I confess that formerly I had some difficulty in sharing the supreme
respect for infinite Being which animates so many saints: it seemed to me
the dazed, the empty, the deluded side of spirituality. Why rest in an
object which can be redeemed from blank negation only by a blank
intensity? But time has taught me not to despise any form of vital
imagination, any discipline which may achieve perfection after any kind.
Intuition is a broadly based activity; it engages elaborate organs and
sums up and synthesises accumulated impressions. It may therefore easily
pour the riches of its ancestry into the image or the sentiment which it
evokes, poor as this sentiment or image might seem if expressed in words.
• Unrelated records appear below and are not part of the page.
Background: an optimization exercise with open tools, aiming at small area and a short achievable clock period. Do not read the settings as production practice. Only simulation tests tie the RTL to the original design; equivalence was not proved. Power is estimated from default activity; no workload was simulated.

==> run X: inputs <==
==> flow/design.v (excerpt) <==
module decodeStage (
	input wire logic                CLK,
	input wire logic                RESET,
	input wire logic                freeze,
	input wire decodePkg::instr_t   instr,
	input wire decodePkg::word_t    pca,          
	input wire decodePkg::word_t    cia,          
	input wire decodePkg::word_t    exResult,
	input wire logic                memWriteEn,
	input wire decodePkg::regAddr_t memWriteReg,
	input wire decodePkg::word_t    memData,
	input wire logic                wbWriteEn,
	input wire decodePkg::regAddr_t wbWriteReg,
	input wire decodePkg::word_t    wbData,
	output logic                    takenBranch,
	output decodePkg::word_t        nextPc,
	output decodePkg::word_t        aOut,
	output decodePkg::word_t        bOut,
	output decodePkg::word_t        storeData,
	output decodePkg::regAddr_t     writeReg,
	output logic                    writeBack,
	output logic                    memRead,
	output logic                    memWrite,
	output logic                    memToReg,
	output decodePkg::aluOp_t       aluOp,
	output decodePkg::shamt_t       shamt
);
	decodePkg::word_t opA;
	decodePkg::word_t rtValue;
	decodePkg::aluOp_t      ctrlAluOp;
	logic        ctrlRegWrite;
	logic        ctrlMemRead;
	logic        ctrlMemWrite;
	logic        ctrlMemToReg;
	logic        ctrlAluSrc;
	logic        ctrlLink;
	logic        ctrlJump;
	logic        ctrlJumpReg;
	decodePkg::branchCond_t ctrlBranchCond;
	decodePkg::regAddr_t    ctrlWriteReg;
	decodePkg::word_t       ctrlImm;
	instrDecoder decoder (
		.instr (instr),
		.aluOp      (ctrlAluOp),
		.regWrite   (ctrlRegWrite),
		.memRead    (ctrlMemRead),
		.memWrite   (ctrlMemWrite),
		.memToReg   (ctrlMemToReg),
		.aluSrc     (ctrlAluSrc),
		.link       (ctrlLink),
		.jump       (ctrlJump),
		.jumpReg    (ctrlJumpReg),
		.branchCond (ctrlBranchCond),
		.writeReg   (ctrlWriteReg),
		.imm        (ctrlImm)
	);
	operandFetch fetch (
		.CLK         (CLK),
		.instr       (instr),
		.exWriteEn   (writeBack),
		.exWriteReg  (writeReg),
		.exResult    (exResult),
  ...
export LEC_CHECK = 0
export CAP_MARGIN = 20
export CORE_MARGIN = 2
export CORE_UTILIZATION = 50
export CTS_BUF_LIST = sky130_fd_sc_hd__clkbuf_8
export GPL_TIMING_DRIVEN = 1
export SETUP_SLACK_MARGIN = 1.0
export SLEW_MARGIN = 20
export SYNTH_HIERARCHICAL = 1
create_clock -name core_clock -period 8.0 [get_ports {CLK}]
standard.sh (not shown) runs the stock make flow with config.mk's settings and CLKGATE_MAP_FILE= SYNTH_SCRIPT=/design/flow/synth_recipe.tcl, a recipe that flattens the netlist after the stock synthesis.
==> flow/flow/run.sh <==
#!/bin/bash
# Standard layout, except that the port buffers are the smallest plain buffer
# (the resizer still upsizes any that need more drive).
set -euo pipefail
bash standard.sh synth > flow_synth.log 2>&1
bash standard.sh "BUFFER_PORTS_ARGS=-buffer_cell sky130_fd_sc_hd__buf_1" finish > flow_layout.log 2>&1
==> inputs of run B, as changes to run X <==
Settings changed: GPL_TIMING_DRIVEN 1 to 0.
==> inputs of run C, as changes to run X <==
Settings changed: CAP_MARGIN 20 to 40, SLEW_MARGIN 20 to 40.
==> summary.txt <==
Cell Int Power: run X 9660 uW; run C 9650 uW; run B 9720 uW
Cell with the most instances on the worst path: run X sky130_fd_sc_hd__buf_6; run C sky130_fd_sc_hd__buf_6; run B -
Routed length on met2: run X 89900 um; run C 92200 um; run B 94800 um
Combined area of the multi-input logic cells: run X 0.0182 sq mm; run C 0.0184 sq mm; run B 0.0189 sq mm
Met3 usage in global routing: run X 0.124; run C 0.128; run B 0.142
Max incr delay on CP: run X 0.68 ns; run C 0.51 ns; run B 0.47 ns
Highest achievable clock rate: run X 0.134 GHz; run C 0.137 GHz; run B 0.133 GHz
Final Cell Area: run X 0.0620 sq mm; run C 0.0624 sq mm; run B 0.0640 sq mm
Largest vdd supply drop: run X 128 uV; run C 142 uV; run B 173 uV
Count of inserted antenna diode cells: run X 3; run C 5; run B 5
Critical path data arrival time: run X 5.85 ns; run C 5.70 ns; run B 5.89 ns
Max-capacitance violation count: run X 0; run C 0; run B 1
Setup slack of the worst register-to-register path: run X 4.89 ns; run C 4.81 ns; run B 4.70 ns
Initial antenna violation count: run X 8; run C 10; run B 10
Met2 capacity usage during global routing: run X 0.580; run C 0.590; run B 0.618
Worst R2R Path Depth: run X 13; run C 11; run B 10
Proportion of layout cells with a drive suffix above 1: run X 0.267; run C 0.276; run B 0.296
Run status: run X complete, no violations; run C complete, no violations; run B finished with violations
Violated checks: run X -; run C -; run B max-capacitance violations, max-slew violations
This design comes from an exercise in tuning for small area, a short achievable clock period and few clock cycles per item on the open sky130 flow, not from production work. Power figures rest on the tool's default switching activity, not on a simulated workload.

// text_line_statistics_top
module text_line_statistics_top #(
   parameter int COUNT_BITS = tls_pkg::COUNT_BITS_DEFAULT
) (
   input  wire logic                           clock,
   input  wire logic                           reset,
   input  wire logic                           req_tvalid,
   output logic                                req_tready,
   input  wire logic [tls_pkg::BYTE_BITS-1:0]  req_tdata,   
   input  wire logic                           req_tuser,   
   output logic                                rsp_tvalid,
   input  wire logic                           rsp_tready,
   output logic [tls_pkg::RSP_BITS-1:0]        rsp_tdata
);
==> module tls_totals, before the edit <==
module tls_totals #(
   parameter int COUNT_BITS = tls_pkg::COUNT_BITS_DEFAULT
) (
   input  wire logic                    clock,
   input  wire logic                    reset,
   input  wire logic                    start,       
   output logic                         done,        
   input  wire logic [COUNT_BITS-1:0]   file_bytes,
   input  wire logic [COUNT_BITS-1:0]   file_lines,
   input  wire logic [COUNT_BITS-1:0]   file_empty,
   output logic [7*COUNT_BITS-1:0]      words
);
   localparam int H = COUNT_BITS / 2;
   localparam int N = 14;
   localparam logic [H-1:0] ALL_ONES = '1;
   logic [H-1:0]          c_ff [0:N-1];
   logic [6:0]            w_ff;        
   logic                  stale_ff;
   logic                  hi_ff, add_ff, max_ff;
   logic [H-1:0]          sum_ff;      
   logic                  cy_ff;       
   logic                  c16_ff;      
   logic                  pick_b_ff, pick_ones_ff, fix_ff;
   logic                  add_lo_ff, min_lo_ff, max_lo_ff;    
   logic [H-1:0]          b_ff;        
   logic [H-1:0]          bh_ff;       
   logic                  run, lo_step, next_word;
   logic                  nw_add, nw_max;
   logic [COUNT_BITS-1:0] nw16;
   logic [H-1:0]          b_raw, b_lo, r, fix;
   logic                  use_sum;
   logic [H-1:0]          r_other;
   assign run       = |w_ff;
   assign lo_step   = run && !hi_ff;
   assign next_word = start || (run && hi_ff);    
   assign done      = w_ff[6] && hi_ff;
   assign nw_add = start || w_ff[0] || w_ff[1];
   assign nw_max = w_ff[3] || w_ff[5];
   logic ld_b_ff, ld_l_ff, ld_e_ff, ld_inv_ff;
   always_ff @(posedge clock) begin
      if (reset || (run && hi_ff && (w_ff[5] || w_ff[6]))) begin
         {ld_b_ff, ld_l_ff, ld_e_ff, ld_inv_ff} <= 4'b1000;         
      end else if (start) begin
         {ld_b_ff, ld_l_ff, ld_e_ff, ld_inv_ff} <= 4'b0100;         
      end else if (run && hi_ff) begin
         ld_b_ff   <= w_ff[1] || w_ff[2];                            
         ld_l_ff   <= w_ff[3] || w_ff[4];                            
         ld_e_ff   <= w_ff[0];                                       
         ld_inv_ff <= !w_ff[0];                                      
      end
   end
   always_comb begin
      nw16 = ({COUNT_BITS{ld_b_ff}} & file_bytes) |
             ({COUNT_BITS{ld_l_ff}} & file_lines) |
             ({COUNT_BITS{ld_e_ff}} & file_empty);
      nw16 = nw16 ^ {COUNT_BITS{ld_inv_ff}};
   end
   function automatic logic [2*H-1:0] prefix(input logic [H-1:0] x, input logic [H-1:0] y);
      logic [H-1:0] g, p, gn, pn;
      g = x & y;
      p = x | y;
      for (int d = 1; d < H; d = d * 2) begin
         gn = g;
         pn = p;
         for (int i = d; i < H; i++) begin
            gn[i] = g[i] | (p[i] & g[i-d]);
            pn[i] = p[i] & p[i-d];
         end
         g = gn;
         p = pn;
      end
      prefix = {g, p};    
   endfunction
   logic [H-1:0] a_nx, ah_nx, b_nx, sum_nx;
   logic         cin_nx, cy_nx, c16_nx;
   logic [H-1:0] gl, pl, gh, ph, xl;
   assign a_nx   = start ? c_ff[0] : c_ff[1];
   assign ah_nx  = start ? c_ff[1] : c_ff[2];
   assign b_nx   = next_word ? nw16[H-1:0] : bh_ff;
   assign cin_nx = next_word ? !nw_add : cy_ff;
   assign {gl, pl} = prefix(a_nx, b_nx);
   assign {gh, ph} = prefix(ah_nx, nw16[COUNT_BITS-1:H]);
   assign xl       = (a_nx | b_nx) & ~(a_nx & b_nx);
   always_comb begin
      sum_nx[0] = xl[0] ^ cin_nx;
      for (int i = 1; i < H; i++) begin
         sum_nx[i] = xl[i] ^ (gl[i-1] | (pl[i-1] & cin_nx));
      end
   end
   assign cy_nx  = gl[H-1] | (pl[H-1] & cin_nx);
   assign c16_nx = (gh[H-1] | (ph[H-1] & gl[H-1])) | (ph[H-1] & pl[H-1] & cin_nx);
   always_ff @(posedge clock) begin
      sum_ff <= sum_nx;
      cy_ff  <= cy_nx;
      c16_ff <= c16_nx;
   end
   always_ff @(posedge clock) begin
      if (reset) begin
         w_ff     <= '0;
         stale_ff <= 1'b1;
      end else begin
         if (start) begin
            w_ff <= 7'd1;
         end else if (run && hi_ff) begin
            w_ff <= {w_ff[5:0], 1'b0};
         end
         if (done) begin
            stale_ff <= 1'b0;
         end
      end
   end
   always_ff @(posedge clock) begin
      hi_ff <= lo_step;
      if (next_word) begin
         add_ff <= nw_add;
         max_ff <= nw_max;
         b_ff   <= nw16[H-1:0];
         bh_ff  <= nw16[COUNT_BITS-1:H];
      end else begin
         b_ff   <= bh_ff;
      end
      add_lo_ff    <= next_word && nw_add;
      min_lo_ff    <= next_word && !nw_add && !nw_max;
      max_lo_ff    <= next_word && nw_max;
      pick_b_ff    <= stale_ff || (min_lo_ff && c16_ff) || (max_lo_ff && !c16_ff);
      pick_ones_ff <= add_lo_ff && c16_ff;
      fix_ff       <= !stale_ff && (((add_lo_ff || min_lo_ff) && c16_ff) || (max_lo_ff && !c16_ff));
   end
   assign b_raw = add_ff ? b_ff : ~b_ff;
   assign use_sum = add_ff && !pick_b_ff && !pick_ones_ff;
   always_comb begin
      if (pick_b_ff)         r_other = b_raw;
      else if (pick_ones_ff) r_other = ALL_ONES;
      else                   r_other = c_ff[0];
   end
   assign r = use_sum ? sum_ff : r_other;
   always_comb begin
      if (w_ff[0] || w_ff[3] || w_ff[4])      b_lo = file_bytes[H-1:0];
      else if (w_ff[1] || w_ff[5] || w_ff[6]) b_lo = file_lines[H-1:0];
      else                                    b_lo = file_empty[H-1:0];
   end
   assign fix = fix_ff ? (add_ff ? ALL_ONES : b_lo) : c_ff[N-1];
   always_ff @(posedge clock) begin
      if (run) begin
         for (int i = 0; i < N - 2; i++) begin
            c_ff[i] <= c_ff[i+1];
         end
         c_ff[N-2] <= fix;
         c_ff[N-1] <= r;
      end
   end
   always_comb begin
      for (int i = 0; i < N; i++) begin
         words[i*H +: H] = c_ff[i];
      end
   end
endmodule
==> flow/config.mk <==
export PLATFORM = sky130hd
export DESIGN_NAME = text_line_statistics_top
export DESIGN_NICKNAME = text_line_statistics_top
export VERILOG_FILES = /design/flow/design.v
export SDC_FILE = /design/flow/constraint.sdc
export NUM_CORES = 4
export LEC_CHECK = 0
export CAP_MARGIN = 20
export CORE_MARGIN = 2
export CORE_UTILIZATION = 55
export SETUP_SLACK_MARGIN = 1.6
export SLEW_MARGIN = 20
==> flow/constraint.sdc <==
create_clock -name core_clock -period 3.5 [get_ports {clock}]
set_input_delay 0.7000 -clock core_clock [delete_from_list [all_inputs] [get_ports {clock}]]
set_output_delay 0.7000 -clock core_clock [all_outputs]
set_load 0.01 [all_outputs]
standard.sh (not shown) runs the stock make flow with config.mk's settings and CLKGATE_MAP_FILE= SYNTH_SCRIPT=/design/flow/synth_recipe.tcl, a recipe that flattens the netlist after the stock synthesis.
==> flow/flow/run.sh <==
#!/bin/bash
# Standard layout, with plain buf_1 cells as the port buffers and a clock tree of larger
# sink clusters without dummy loads.
set -euo pipefail
export BUFFER_PORTS_ARGS="-buffer_cell sky130_fd_sc_hd__buf_1"
export CTS_ARGS="-sink_clustering_enable -repair_clock_nets -dont_use_dummy_load -sink_clustering_size 24 -sink_clustering_max_diameter 80"
bash standard.sh > standard_flow.log 2>&1
Rerun with:
--- a/flow/design.v
+++ b/flow/design.v
@@ -197,28 +197,28 @@
    logic                  c16_ff;      
    logic                  pick_b_ff, pick_ones_ff, fix_ff;
    logic                  add_lo_ff, min_lo_ff, max_lo_ff;    
    logic [H-1:0]          b_ff;        
-   logic [H-1:0]          bh_ff;       
+   logic [H-1:0]          bnl_ff, bnh_ff;
    logic                  run, lo_step, next_word;
    logic                  nw_add, nw_max;
    logic [COUNT_BITS-1:0] nw16;
    logic [H-1:0]          b_raw, b_lo, r, fix;
    logic                  use_sum;
    logic [H-1:0]          r_other;
    assign run       = |w_ff;
    assign lo_step   = run && !hi_ff;
-   assign next_word = start || (run && hi_ff);    
+   assign next_word = start || hi_ff;             
    assign done      = w_ff[6] && hi_ff;
    assign nw_add = start || w_ff[0] || w_ff[1];
    assign nw_max = w_ff[3] || w_ff[5];
    logic ld_b_ff, ld_l_ff, ld_e_ff, ld_inv_ff;
    always_ff @(posedge clock) begin
-      if (reset || (run && hi_ff && (w_ff[5] || w_ff[6]))) begin
+      if (reset || (hi_ff && (w_ff[5] || w_ff[6]))) begin
          {ld_b_ff, ld_l_ff, ld_e_ff, ld_inv_ff} <= 4'b1000;         
       end else if (start) begin
          {ld_b_ff, ld_l_ff, ld_e_ff, ld_inv_ff} <= 4'b0100;         
-      end else if (run && hi_ff) begin
+      end else if (hi_ff) begin
          ld_b_ff   <= w_ff[1] || w_ff[2];                            
          ld_l_ff   <= w_ff[3] || w_ff[4];                            
          ld_e_ff   <= w_ff[0];                                       
          ld_inv_ff <= !w_ff[0];                                      
@@ -245,17 +245,18 @@
          p = pn;
       end
       prefix = {g, p};    
    endfunction
-   logic [H-1:0] a_nx, ah_nx, b_nx, sum_nx;
+   logic [H-1:0] a_nx, ah_nx, b_nx, bh_nx, sum_nx;
    logic         cin_nx, cy_nx, c16_nx;
    logic [H-1:0] gl, pl, gh, ph, xl;
    assign a_nx   = start ? c_ff[0] : c_ff[1];
    assign ah_nx  = start ? c_ff[1] : c_ff[2];
-   assign b_nx   = next_word ? nw16[H-1:0] : bh_ff;
+   assign b_nx   = start ? file_bytes[H-1:0] : (hi_ff ? bnl_ff : bnh_ff);
+   assign bh_nx  = start ? file_bytes[COUNT_BITS-1:H] : bnh_ff;
    assign cin_nx = next_word ? !nw_add : cy_ff;
    assign {gl, pl} = prefix(a_nx, b_nx);
-   assign {gh, ph} = prefix(ah_nx, nw16[COUNT_BITS-1:H]);
+   assign {gh, ph} = prefix(ah_nx, bh_nx);
    assign xl       = (a_nx | b_nx) & ~(a_nx & b_nx);
    always_comb begin
       sum_nx[0] = xl[0] ^ cin_nx;
       for (int i = 1; i < H; i++) begin
@@ -271,29 +272,33 @@
    end
    always_ff @(posedge clock) begin
       if (reset) begin
          w_ff     <= '0;
+         hi_ff    <= 1'b0;
          stale_ff <= 1'b1;
       end else begin
+         hi_ff <= lo_step;
          if (start) begin
             w_ff <= 7'd1;
-         end else if (run && hi_ff) begin
+         end else if (hi_ff) begin
             w_ff <= {w_ff[5:0], 1'b0};
          end
          if (done) begin
             stale_ff <= 1'b0;
          end
       end
    end
    always_ff @(posedge clock) begin
-      hi_ff <= lo_step;
       if (next_word) begin
          add_ff <= nw_add;
          max_ff <= nw_max;
-         b_ff   <= nw16[H-1:0];
-         bh_ff  <= nw16[COUNT_BITS-1:H];
-      end else begin
-         b_ff   <= bh_ff;
+      end
+      b_ff <= b_nx;
+      if (start || lo_step) begin
+         bnh_ff <= nw16[COUNT_BITS-1:H];
+      end
+      if (lo_step) begin
+         bnl_ff <= nw16[H-1:0];
       end
       add_lo_ff    <= next_word && nw_add;
       min_lo_ff    <= next_word && !nw_add && !nw_max;
       max_lo_ff    <= next_word && nw_max;
The new run completed without violations. Clock power hardly moves. Via count rises by about 1.1%. Cell area is higher by 2.3%. Critical path depth decreases by 5. Worst setup slack gets better by 0.52 ns.
No functional check of the RTL was part of any run of this note.

## separate check: timing with driven ports
In the flow no input, the clock included, has a driving cell. The finished layouts below were timed again as built, in two steps. Step 1 sets driving cells, clkbuf_16 on the clock port and buf_2 on the other inputs (assumed; they add their load-dependent delay and slew). Step 2 also shifts input and output timing later by t, the mid clock arrival at the registers, as if the neighbouring blocks saw the same clock. Slacks: ideal / step 1 / step 2; pairs: ideal / step 1.
run	shift t [ns]	setup slack, ns	worst setup path after step 2	worst register clock-pin slew, ns
the first run	0.516	0.952 / 0.952 / 0.952	register to register	0.10 / 0.10
the second run	0.528	1.473 / 1.473 / 1.424	input to register	0.10 / 0.10
After both steps setup and hold are still met in every run listed. The setup slack of the second run, which loses most, moves by 0.000 ns with the drivers and by -0.049 ns with both steps.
In rapt or ecstatic moments, the vital momentum, often the moral escape,
is everything, and the achievement, apart from that blessed relief, little
or nothing. Infinite Being may profit in this way by offering a contrast
to infinite annoyance. Moreover, in my own way, I have discerned in pure
Being the involution of all forms. As felt, pure Being may be
indeterminate, but as conceived reflectively it includes all
determinations: so that when deployed into the realm of essence, infinite
or indeterminate Being truly contains entertainment for all eternity.
M. Benda feels this pregnancy of the infinite on the mathematical side;
but he hardly notices the fact, proclaimed so gloriously by Spinoza, that
the infinity of extension is only one of an infinity of infinites.